------ SUPPLIED INFORMATION

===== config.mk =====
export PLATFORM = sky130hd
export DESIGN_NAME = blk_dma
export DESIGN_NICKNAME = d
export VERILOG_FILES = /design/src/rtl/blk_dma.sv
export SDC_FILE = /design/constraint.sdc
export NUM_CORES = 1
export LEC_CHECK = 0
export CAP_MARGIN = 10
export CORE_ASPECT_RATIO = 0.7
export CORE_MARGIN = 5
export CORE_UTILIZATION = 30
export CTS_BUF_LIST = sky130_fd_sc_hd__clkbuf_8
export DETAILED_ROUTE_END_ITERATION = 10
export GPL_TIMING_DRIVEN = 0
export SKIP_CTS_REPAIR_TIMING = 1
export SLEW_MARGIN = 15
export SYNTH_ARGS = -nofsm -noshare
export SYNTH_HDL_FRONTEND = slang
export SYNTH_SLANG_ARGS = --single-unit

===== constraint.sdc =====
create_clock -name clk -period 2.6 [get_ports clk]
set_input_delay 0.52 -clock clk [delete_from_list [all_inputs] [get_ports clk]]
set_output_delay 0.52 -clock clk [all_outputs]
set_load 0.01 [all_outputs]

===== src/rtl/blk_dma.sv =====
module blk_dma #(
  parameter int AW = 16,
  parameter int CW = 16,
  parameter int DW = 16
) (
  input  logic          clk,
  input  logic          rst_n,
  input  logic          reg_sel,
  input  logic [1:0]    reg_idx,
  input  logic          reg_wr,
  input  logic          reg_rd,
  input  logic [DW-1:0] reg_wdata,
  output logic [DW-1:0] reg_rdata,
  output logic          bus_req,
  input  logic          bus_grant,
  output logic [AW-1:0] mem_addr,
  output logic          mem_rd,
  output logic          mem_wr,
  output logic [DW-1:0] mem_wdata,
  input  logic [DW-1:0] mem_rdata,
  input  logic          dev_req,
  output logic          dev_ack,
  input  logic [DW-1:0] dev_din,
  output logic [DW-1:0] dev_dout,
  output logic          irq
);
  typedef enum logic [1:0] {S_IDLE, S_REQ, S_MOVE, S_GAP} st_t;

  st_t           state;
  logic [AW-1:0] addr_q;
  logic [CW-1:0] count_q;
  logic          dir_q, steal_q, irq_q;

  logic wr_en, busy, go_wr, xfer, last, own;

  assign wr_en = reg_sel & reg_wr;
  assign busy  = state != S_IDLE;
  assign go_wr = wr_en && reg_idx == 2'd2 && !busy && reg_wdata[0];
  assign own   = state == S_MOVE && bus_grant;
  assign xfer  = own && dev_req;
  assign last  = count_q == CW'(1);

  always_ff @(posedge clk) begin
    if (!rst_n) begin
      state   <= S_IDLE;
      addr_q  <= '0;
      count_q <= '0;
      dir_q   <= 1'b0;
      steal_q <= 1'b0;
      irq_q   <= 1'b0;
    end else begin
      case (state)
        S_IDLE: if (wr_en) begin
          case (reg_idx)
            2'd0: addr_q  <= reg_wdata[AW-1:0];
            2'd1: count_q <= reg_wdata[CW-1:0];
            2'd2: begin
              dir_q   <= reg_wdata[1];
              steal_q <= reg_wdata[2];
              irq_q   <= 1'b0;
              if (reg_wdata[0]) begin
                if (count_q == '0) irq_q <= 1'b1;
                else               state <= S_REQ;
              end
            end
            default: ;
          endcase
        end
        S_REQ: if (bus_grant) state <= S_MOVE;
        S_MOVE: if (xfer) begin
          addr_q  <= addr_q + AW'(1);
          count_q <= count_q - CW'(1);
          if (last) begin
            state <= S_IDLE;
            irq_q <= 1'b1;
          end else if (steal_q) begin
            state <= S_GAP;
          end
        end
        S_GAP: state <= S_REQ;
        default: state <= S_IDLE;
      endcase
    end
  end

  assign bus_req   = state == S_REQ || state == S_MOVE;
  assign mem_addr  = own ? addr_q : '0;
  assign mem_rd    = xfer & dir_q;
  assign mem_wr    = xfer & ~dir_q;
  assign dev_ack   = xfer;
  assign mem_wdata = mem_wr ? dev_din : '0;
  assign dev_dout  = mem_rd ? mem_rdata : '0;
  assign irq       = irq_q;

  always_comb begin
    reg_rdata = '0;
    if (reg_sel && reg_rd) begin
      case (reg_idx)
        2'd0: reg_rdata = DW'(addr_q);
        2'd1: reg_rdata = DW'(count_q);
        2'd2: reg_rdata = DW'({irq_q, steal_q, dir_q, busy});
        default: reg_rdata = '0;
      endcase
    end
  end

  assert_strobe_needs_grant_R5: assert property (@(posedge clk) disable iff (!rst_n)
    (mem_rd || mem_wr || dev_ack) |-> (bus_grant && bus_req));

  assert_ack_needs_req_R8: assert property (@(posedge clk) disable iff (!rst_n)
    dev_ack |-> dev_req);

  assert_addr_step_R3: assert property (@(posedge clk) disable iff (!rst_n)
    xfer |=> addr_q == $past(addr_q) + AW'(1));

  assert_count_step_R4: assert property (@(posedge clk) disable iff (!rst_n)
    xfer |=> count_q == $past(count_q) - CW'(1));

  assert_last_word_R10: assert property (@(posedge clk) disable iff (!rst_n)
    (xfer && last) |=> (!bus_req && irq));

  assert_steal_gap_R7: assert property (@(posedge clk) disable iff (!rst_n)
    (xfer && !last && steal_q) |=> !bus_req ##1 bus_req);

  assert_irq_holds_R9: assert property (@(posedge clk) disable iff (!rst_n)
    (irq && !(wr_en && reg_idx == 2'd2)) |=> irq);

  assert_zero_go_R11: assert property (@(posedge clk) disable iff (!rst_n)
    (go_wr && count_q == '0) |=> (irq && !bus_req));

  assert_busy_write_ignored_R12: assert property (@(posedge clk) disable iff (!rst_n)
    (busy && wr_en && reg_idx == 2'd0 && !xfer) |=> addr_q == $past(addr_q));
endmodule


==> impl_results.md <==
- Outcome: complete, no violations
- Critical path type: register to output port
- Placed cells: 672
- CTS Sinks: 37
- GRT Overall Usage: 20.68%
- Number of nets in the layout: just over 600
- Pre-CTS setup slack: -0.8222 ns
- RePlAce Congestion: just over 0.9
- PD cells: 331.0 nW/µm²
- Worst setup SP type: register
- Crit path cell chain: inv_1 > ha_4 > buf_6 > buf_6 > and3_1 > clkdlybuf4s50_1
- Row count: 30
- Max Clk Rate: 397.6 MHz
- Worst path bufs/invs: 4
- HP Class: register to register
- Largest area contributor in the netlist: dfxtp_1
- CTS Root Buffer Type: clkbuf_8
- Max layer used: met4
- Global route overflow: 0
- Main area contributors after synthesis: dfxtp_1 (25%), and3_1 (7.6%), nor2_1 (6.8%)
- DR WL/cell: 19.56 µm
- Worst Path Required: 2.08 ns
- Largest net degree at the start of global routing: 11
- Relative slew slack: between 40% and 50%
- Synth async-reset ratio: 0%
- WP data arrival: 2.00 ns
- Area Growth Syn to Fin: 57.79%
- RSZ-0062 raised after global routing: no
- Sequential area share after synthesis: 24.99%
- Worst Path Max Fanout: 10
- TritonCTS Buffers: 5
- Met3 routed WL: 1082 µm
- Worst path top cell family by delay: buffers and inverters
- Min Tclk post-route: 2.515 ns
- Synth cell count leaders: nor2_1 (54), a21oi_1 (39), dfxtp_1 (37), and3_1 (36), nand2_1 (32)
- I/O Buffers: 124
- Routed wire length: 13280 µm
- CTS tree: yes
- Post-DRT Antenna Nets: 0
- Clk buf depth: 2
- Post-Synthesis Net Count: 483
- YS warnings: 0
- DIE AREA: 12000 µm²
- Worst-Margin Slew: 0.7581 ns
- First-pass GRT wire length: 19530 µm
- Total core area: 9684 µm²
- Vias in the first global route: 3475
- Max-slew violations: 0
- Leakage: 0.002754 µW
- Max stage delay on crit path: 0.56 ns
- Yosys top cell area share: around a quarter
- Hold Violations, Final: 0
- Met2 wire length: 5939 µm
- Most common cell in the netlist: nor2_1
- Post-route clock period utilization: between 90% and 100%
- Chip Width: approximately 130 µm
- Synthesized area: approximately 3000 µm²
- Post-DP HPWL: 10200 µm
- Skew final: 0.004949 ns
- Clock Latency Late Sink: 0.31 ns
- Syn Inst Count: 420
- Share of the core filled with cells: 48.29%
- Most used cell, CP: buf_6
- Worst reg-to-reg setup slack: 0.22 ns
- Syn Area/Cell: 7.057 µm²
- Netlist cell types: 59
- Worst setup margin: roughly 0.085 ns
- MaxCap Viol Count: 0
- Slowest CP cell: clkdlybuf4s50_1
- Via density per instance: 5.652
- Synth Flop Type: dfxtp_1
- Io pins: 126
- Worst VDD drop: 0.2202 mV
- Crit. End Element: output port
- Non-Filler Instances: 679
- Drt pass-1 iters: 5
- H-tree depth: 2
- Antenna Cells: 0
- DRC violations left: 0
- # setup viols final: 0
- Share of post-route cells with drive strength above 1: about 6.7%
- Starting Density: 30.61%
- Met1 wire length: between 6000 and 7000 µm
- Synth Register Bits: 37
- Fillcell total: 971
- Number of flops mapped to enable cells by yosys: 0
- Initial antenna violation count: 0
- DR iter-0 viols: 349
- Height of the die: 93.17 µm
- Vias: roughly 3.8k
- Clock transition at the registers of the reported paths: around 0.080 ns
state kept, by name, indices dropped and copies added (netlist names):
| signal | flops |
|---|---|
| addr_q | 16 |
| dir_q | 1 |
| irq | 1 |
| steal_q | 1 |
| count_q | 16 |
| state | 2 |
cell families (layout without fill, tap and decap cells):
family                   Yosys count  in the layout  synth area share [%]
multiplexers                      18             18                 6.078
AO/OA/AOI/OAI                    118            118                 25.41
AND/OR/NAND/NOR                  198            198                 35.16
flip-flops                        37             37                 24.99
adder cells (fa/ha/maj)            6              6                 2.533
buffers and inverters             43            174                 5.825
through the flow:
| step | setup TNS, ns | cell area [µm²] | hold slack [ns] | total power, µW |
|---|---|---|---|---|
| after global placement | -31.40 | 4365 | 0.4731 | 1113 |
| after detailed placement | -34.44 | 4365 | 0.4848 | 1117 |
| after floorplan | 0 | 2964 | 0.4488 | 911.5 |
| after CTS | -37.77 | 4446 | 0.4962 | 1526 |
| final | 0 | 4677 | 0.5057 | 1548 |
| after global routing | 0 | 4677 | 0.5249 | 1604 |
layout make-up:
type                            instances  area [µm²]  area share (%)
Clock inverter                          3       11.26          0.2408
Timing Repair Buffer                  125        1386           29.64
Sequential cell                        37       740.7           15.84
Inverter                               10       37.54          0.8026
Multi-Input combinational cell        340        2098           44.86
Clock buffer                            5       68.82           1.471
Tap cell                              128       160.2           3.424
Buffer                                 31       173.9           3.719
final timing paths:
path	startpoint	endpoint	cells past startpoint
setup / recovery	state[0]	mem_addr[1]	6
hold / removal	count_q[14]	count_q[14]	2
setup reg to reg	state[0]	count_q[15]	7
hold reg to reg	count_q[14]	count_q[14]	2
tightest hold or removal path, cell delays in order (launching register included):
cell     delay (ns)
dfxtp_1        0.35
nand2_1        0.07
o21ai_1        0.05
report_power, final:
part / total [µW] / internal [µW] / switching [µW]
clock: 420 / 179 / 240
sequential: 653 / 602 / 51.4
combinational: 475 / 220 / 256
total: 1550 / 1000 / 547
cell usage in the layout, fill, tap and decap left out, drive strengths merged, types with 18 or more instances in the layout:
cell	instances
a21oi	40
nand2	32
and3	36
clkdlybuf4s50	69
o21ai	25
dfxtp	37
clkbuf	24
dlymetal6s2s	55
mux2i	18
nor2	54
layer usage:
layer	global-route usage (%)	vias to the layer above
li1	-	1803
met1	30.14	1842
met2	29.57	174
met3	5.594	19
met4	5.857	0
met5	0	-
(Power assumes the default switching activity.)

------------
------ SUPPLIED INFORMATION

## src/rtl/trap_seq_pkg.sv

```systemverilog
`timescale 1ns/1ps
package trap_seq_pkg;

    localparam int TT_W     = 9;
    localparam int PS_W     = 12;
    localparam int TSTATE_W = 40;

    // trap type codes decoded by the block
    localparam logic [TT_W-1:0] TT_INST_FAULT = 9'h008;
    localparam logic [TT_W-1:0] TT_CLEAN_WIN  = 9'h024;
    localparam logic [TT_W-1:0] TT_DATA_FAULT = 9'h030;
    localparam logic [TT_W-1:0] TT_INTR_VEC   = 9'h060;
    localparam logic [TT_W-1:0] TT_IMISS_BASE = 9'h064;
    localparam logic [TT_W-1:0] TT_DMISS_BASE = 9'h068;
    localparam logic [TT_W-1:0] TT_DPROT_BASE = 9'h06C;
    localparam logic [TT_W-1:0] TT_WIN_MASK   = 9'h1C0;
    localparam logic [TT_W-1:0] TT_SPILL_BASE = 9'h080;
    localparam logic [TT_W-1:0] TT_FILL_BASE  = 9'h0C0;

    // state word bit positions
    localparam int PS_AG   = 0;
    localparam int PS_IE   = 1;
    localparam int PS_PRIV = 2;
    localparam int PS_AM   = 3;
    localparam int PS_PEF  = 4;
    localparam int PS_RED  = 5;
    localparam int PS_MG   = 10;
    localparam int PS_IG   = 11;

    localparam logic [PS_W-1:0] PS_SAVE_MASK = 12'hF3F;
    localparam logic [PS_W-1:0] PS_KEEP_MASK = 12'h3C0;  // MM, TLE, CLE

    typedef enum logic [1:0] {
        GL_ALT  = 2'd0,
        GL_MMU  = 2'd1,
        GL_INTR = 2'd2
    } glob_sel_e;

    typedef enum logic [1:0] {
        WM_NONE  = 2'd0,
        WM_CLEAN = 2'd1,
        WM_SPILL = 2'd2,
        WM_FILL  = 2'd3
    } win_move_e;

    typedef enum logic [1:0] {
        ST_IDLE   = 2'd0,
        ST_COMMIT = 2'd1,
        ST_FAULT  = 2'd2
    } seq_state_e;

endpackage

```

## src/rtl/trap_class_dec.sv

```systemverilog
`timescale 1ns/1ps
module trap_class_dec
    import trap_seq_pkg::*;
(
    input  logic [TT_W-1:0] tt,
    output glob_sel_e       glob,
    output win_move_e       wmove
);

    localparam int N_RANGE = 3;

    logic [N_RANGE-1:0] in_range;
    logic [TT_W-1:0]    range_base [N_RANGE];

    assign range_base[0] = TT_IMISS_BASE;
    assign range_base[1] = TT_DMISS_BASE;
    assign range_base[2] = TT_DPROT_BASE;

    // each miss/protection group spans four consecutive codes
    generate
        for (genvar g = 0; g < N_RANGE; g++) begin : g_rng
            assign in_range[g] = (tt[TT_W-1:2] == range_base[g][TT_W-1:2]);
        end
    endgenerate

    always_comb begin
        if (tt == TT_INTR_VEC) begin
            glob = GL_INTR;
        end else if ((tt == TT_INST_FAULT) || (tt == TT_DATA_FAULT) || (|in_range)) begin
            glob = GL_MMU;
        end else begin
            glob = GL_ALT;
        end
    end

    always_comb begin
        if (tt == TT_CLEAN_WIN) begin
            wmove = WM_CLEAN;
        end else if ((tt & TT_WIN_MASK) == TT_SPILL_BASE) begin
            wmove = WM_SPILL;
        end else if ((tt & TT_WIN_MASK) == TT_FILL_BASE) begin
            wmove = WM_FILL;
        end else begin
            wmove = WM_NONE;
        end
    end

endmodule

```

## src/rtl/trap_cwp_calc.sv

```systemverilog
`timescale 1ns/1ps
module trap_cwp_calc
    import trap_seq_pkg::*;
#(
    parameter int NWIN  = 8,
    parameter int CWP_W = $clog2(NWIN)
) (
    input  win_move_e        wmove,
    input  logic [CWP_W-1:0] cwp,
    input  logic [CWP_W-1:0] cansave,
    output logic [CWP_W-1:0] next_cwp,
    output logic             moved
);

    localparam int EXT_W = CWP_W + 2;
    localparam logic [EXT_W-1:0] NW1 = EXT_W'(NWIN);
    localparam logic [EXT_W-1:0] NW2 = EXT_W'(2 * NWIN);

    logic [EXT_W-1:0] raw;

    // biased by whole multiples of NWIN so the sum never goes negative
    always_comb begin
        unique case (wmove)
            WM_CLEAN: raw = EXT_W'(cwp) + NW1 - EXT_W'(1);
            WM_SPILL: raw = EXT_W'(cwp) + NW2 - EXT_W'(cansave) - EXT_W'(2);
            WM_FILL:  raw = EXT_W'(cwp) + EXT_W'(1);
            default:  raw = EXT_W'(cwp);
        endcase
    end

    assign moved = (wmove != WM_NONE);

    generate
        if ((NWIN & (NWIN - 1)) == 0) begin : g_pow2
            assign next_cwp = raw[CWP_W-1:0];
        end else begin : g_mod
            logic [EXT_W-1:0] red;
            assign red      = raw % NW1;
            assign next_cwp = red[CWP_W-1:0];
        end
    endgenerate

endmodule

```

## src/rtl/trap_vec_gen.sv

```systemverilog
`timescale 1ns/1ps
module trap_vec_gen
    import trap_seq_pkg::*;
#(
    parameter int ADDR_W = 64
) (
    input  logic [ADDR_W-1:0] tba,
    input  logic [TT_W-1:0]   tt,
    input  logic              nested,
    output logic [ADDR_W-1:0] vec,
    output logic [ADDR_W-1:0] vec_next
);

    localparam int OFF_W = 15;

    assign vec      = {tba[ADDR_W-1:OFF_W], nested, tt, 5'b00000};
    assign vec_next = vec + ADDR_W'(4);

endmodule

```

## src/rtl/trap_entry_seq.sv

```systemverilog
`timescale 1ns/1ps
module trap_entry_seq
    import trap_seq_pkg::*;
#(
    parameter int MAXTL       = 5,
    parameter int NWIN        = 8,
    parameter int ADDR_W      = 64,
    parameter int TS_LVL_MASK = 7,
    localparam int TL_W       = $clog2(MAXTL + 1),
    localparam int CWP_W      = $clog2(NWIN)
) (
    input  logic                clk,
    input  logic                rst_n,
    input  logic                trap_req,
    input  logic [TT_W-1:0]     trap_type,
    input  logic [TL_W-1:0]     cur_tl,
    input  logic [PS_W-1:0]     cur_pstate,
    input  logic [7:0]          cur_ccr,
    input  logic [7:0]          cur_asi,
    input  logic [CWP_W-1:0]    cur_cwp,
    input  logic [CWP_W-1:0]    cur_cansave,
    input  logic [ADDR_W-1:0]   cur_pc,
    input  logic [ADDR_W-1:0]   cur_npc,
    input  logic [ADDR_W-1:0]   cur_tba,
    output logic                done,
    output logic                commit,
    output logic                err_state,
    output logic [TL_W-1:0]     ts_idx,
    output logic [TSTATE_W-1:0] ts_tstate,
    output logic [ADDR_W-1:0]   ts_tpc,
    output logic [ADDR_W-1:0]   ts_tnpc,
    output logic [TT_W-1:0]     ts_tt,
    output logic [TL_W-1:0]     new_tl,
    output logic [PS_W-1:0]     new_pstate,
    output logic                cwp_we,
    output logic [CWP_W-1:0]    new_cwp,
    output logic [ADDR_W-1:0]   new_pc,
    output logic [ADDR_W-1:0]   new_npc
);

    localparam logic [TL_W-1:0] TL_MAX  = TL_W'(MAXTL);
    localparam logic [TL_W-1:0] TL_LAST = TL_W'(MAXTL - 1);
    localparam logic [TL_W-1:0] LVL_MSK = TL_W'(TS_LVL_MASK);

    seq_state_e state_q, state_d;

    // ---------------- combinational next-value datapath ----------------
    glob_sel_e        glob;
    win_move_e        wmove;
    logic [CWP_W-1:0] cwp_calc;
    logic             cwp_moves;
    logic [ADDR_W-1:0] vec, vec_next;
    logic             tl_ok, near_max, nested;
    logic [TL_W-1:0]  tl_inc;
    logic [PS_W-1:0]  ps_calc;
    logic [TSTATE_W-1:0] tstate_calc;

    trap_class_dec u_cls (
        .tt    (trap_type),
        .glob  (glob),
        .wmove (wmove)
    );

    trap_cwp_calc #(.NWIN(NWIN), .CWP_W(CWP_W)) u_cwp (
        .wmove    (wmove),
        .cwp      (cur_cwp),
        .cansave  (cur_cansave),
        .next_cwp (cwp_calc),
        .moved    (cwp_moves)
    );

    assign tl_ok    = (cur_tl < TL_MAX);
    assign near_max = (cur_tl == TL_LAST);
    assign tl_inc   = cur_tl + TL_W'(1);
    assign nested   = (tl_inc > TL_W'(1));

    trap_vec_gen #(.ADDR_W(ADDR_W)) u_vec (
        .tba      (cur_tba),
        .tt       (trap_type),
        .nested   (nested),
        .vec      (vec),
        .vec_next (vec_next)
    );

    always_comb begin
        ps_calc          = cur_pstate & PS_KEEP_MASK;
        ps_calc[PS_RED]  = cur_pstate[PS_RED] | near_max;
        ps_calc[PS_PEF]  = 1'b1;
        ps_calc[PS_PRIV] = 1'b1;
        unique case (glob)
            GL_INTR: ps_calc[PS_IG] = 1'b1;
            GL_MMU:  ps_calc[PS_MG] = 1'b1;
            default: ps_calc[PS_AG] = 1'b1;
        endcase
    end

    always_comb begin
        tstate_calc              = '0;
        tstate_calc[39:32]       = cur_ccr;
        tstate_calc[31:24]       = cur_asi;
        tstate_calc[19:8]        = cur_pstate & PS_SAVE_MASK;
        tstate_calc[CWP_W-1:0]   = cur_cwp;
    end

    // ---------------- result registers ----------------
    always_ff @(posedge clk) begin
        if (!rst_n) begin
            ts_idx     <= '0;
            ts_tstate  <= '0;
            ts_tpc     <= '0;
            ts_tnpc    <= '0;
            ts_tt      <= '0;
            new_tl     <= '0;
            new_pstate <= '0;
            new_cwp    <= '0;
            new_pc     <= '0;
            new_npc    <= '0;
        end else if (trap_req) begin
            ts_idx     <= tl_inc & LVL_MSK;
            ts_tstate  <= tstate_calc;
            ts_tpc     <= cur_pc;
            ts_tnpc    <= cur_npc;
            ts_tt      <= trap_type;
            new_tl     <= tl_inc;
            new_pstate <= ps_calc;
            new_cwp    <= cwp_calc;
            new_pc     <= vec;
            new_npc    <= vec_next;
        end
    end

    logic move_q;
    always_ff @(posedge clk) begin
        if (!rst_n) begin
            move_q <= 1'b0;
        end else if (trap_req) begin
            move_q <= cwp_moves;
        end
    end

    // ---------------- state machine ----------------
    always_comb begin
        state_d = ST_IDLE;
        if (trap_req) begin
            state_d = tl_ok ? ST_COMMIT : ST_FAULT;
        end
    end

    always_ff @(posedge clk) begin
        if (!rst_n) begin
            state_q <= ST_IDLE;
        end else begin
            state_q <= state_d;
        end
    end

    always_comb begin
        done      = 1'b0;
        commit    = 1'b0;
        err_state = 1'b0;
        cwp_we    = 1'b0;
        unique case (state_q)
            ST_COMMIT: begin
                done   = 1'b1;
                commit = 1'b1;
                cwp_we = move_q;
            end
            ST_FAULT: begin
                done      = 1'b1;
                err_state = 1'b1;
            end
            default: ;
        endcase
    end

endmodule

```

------------

■ TASK DETAILS ■
Extract each line holding the word "left" from the records.

■ ANSWER TO THE PROBLEM ■
- DRC violations left: 0
cell usage in the layout, fill, tap and decap left out, drive strengths merged, types with 18 or more instances in the layout:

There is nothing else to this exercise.